In any event, start the installation process as per usual, and when asked where to install, select manual.
You will only select two partitions: One for /boot/efi and one for "/".
The important thing is to select the partition that Pop_OS uses for its EFI (/boot/efi), and use it (NOT FORMAT IT) for Manjaro's /boot/efi. Typically this should be a FAT32 512MB partition. It should be easy to find.
Also mark it as boot in the options.
Here you select the free space you made earlier, or, if you're installing on a separate SSD, a partition on that SSD. I normally go with ext4 and no encryption. Up to you.

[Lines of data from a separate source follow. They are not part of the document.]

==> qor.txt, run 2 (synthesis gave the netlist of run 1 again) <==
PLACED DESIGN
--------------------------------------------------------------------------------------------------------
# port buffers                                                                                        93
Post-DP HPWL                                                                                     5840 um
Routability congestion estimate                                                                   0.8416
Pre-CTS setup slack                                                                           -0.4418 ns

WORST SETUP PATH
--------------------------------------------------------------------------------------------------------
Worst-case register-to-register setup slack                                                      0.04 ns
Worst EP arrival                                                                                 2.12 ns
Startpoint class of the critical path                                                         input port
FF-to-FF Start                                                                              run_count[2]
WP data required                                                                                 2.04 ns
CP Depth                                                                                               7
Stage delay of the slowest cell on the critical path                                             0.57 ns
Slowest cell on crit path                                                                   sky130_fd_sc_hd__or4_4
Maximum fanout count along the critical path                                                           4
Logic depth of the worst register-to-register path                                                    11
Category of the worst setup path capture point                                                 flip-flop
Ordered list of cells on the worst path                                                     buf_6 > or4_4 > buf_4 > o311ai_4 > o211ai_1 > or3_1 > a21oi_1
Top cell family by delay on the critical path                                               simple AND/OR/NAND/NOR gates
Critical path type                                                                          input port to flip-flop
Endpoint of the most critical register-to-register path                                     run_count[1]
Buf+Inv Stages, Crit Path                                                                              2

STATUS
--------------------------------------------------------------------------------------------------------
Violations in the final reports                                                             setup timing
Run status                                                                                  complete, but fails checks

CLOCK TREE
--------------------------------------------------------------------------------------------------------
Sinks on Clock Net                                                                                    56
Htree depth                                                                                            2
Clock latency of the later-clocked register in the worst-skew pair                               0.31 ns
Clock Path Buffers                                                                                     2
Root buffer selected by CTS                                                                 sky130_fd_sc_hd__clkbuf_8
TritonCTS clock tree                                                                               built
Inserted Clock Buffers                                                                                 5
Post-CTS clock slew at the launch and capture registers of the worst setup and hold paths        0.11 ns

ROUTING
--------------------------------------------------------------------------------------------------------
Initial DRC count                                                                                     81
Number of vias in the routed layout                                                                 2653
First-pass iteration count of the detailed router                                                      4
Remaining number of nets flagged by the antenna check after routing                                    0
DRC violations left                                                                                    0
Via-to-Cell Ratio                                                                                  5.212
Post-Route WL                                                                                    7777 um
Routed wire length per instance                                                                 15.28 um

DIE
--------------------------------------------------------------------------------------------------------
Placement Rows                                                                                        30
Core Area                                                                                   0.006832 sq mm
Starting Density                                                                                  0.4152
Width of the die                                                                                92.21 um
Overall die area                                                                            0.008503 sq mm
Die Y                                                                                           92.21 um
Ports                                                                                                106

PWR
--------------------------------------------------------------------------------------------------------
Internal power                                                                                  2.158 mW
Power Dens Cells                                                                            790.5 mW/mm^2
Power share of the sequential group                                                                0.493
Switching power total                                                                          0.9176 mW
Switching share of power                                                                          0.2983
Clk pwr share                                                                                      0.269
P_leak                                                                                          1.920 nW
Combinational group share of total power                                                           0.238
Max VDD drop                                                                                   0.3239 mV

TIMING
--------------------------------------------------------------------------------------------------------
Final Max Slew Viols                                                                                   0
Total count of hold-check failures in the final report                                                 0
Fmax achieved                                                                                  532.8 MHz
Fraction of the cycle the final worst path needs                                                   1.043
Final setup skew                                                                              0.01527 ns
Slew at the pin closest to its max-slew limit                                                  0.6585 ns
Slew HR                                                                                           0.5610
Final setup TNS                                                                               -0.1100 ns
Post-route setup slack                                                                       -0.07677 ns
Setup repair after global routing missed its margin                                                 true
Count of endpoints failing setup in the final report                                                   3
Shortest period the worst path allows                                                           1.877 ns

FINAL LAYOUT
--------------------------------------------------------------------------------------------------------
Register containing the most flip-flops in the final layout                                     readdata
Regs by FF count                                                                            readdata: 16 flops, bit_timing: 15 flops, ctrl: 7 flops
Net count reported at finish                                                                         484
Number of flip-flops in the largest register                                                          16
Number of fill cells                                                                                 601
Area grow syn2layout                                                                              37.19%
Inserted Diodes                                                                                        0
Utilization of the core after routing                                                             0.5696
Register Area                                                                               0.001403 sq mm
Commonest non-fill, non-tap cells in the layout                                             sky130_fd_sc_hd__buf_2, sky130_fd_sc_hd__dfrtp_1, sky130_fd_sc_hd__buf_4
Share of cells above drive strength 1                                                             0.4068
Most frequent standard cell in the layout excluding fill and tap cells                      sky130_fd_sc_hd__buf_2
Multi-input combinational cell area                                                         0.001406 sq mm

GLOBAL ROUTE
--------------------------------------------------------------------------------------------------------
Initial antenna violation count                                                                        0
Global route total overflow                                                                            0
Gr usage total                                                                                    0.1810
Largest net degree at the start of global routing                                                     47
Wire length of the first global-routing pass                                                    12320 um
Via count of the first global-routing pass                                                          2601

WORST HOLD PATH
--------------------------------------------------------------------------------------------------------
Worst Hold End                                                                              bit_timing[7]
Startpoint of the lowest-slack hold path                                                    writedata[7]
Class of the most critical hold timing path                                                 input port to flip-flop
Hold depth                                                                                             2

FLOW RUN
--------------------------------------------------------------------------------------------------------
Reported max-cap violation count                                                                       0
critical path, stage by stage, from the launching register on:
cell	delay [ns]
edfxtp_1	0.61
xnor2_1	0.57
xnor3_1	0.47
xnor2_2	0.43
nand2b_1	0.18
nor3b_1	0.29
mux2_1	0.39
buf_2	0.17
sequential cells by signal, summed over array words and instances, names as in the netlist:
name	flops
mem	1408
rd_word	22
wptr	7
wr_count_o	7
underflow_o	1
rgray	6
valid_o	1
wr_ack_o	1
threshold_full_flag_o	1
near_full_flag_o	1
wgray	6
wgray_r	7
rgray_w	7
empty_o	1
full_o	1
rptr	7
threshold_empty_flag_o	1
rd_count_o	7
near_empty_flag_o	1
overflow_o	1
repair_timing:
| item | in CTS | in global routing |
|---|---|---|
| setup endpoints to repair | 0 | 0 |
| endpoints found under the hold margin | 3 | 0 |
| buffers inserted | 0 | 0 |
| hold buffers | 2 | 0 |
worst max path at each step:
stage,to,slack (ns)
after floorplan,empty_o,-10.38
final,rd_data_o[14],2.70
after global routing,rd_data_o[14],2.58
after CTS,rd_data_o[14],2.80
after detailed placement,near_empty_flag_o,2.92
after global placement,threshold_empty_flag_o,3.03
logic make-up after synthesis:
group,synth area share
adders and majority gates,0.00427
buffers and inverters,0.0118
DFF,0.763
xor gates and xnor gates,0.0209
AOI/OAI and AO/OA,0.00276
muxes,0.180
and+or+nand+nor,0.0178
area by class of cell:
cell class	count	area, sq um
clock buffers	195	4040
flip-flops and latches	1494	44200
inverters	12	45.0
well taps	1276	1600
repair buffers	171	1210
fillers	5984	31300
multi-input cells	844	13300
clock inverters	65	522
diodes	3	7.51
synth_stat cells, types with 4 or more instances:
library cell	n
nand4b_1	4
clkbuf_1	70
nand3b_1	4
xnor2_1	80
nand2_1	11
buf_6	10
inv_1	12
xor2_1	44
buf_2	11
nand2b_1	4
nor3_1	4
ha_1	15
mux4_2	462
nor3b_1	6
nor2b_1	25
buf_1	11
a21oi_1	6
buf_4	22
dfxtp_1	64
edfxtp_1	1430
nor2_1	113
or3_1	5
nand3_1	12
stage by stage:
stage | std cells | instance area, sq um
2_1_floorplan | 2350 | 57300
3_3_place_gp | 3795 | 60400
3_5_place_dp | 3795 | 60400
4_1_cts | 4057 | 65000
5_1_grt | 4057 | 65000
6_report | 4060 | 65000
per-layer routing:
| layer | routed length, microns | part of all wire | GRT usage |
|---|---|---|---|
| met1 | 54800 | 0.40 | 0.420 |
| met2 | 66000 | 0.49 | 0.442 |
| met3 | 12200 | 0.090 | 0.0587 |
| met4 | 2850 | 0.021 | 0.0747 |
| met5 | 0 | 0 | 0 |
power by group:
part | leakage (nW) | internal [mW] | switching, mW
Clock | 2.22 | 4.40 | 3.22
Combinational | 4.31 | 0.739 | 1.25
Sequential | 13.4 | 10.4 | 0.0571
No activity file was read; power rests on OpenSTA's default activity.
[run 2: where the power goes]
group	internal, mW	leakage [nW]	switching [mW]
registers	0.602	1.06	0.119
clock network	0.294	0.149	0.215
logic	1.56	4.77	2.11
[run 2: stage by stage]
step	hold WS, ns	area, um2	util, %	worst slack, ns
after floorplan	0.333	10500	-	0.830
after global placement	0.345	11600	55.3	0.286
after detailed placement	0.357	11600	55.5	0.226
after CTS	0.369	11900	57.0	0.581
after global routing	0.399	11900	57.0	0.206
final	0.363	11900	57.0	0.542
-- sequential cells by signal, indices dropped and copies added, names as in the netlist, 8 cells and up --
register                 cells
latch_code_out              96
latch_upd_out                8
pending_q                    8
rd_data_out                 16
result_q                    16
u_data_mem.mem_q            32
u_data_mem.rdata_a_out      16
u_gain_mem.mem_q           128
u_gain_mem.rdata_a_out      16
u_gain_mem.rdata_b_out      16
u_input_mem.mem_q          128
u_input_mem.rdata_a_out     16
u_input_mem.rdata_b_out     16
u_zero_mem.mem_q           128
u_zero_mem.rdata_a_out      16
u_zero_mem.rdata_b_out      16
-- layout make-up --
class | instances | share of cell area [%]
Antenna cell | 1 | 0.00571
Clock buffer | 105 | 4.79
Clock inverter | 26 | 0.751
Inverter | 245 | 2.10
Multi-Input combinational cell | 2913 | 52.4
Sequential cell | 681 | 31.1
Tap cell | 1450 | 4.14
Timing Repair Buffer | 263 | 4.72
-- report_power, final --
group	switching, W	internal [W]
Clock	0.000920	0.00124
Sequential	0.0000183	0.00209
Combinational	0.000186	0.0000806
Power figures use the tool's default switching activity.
--- config.mk ---
export PLATFORM = sky130hd
export DESIGN_NAME = sees_core
export DESIGN_NICKNAME = d
export VERILOG_FILES = /design/src/hdl/sees_pkg.sv /design/src/hdl/sees_core.sv
export SDC_FILE = /design/constraint.sdc
export NUM_CORES = 1
export LEC_CHECK = 0
export BUFFER_PORTS_ARGS = -buffer_cell sky130_fd_sc_hd__buf_2
export CAP_MARGIN = 5
export CORE_MARGIN = 10
export CORE_UTILIZATION = 65
export DETAILED_ROUTE_END_ITERATION = 8
export GPL_TIMING_DRIVEN = 0
export HOLD_SLACK_MARGIN = 0.15
export PLACE_DENSITY = 0.87
export SYNTH_ARGS = -nofsm -noshare
export SYNTH_HDL_FRONTEND = slang
export SYNTH_SLANG_ARGS = --single-unit
--- constraint.sdc ---
create_clock -name i_clock -period 9.32 [get_ports i_clock]
set_input_delay 0.466 -clock i_clock [delete_from_list [all_inputs] [get_ports i_clock]]
set_output_delay 0.466 -clock i_clock [all_outputs]
set_load 0.01 [all_outputs]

As soon as the installation process completes, you will see Manjaro's grub loader where it should also list your Pop_OS installation. Let it boot to Manjaro to make sure it all works fine.
At this point you can keep it as it is, with Manjaro's grub bootloader talking over. You can customize grub from within Manjaro to make Pop_OS your first choice if you want. Grub customizer can be installed in Manjaro and used for that purpose if you find editing files in the terminal hard. Whatever works for you.
This is my preferred method as I find it cleaner, easier, faster and it is part of Pop_OS which I really like.
For this, you need to reboot to Pop_OS. Use Manjaro's grub screen, select Pop_OS, let it boot.
Once in Pop you need to get systemd-boot to see Manjaro.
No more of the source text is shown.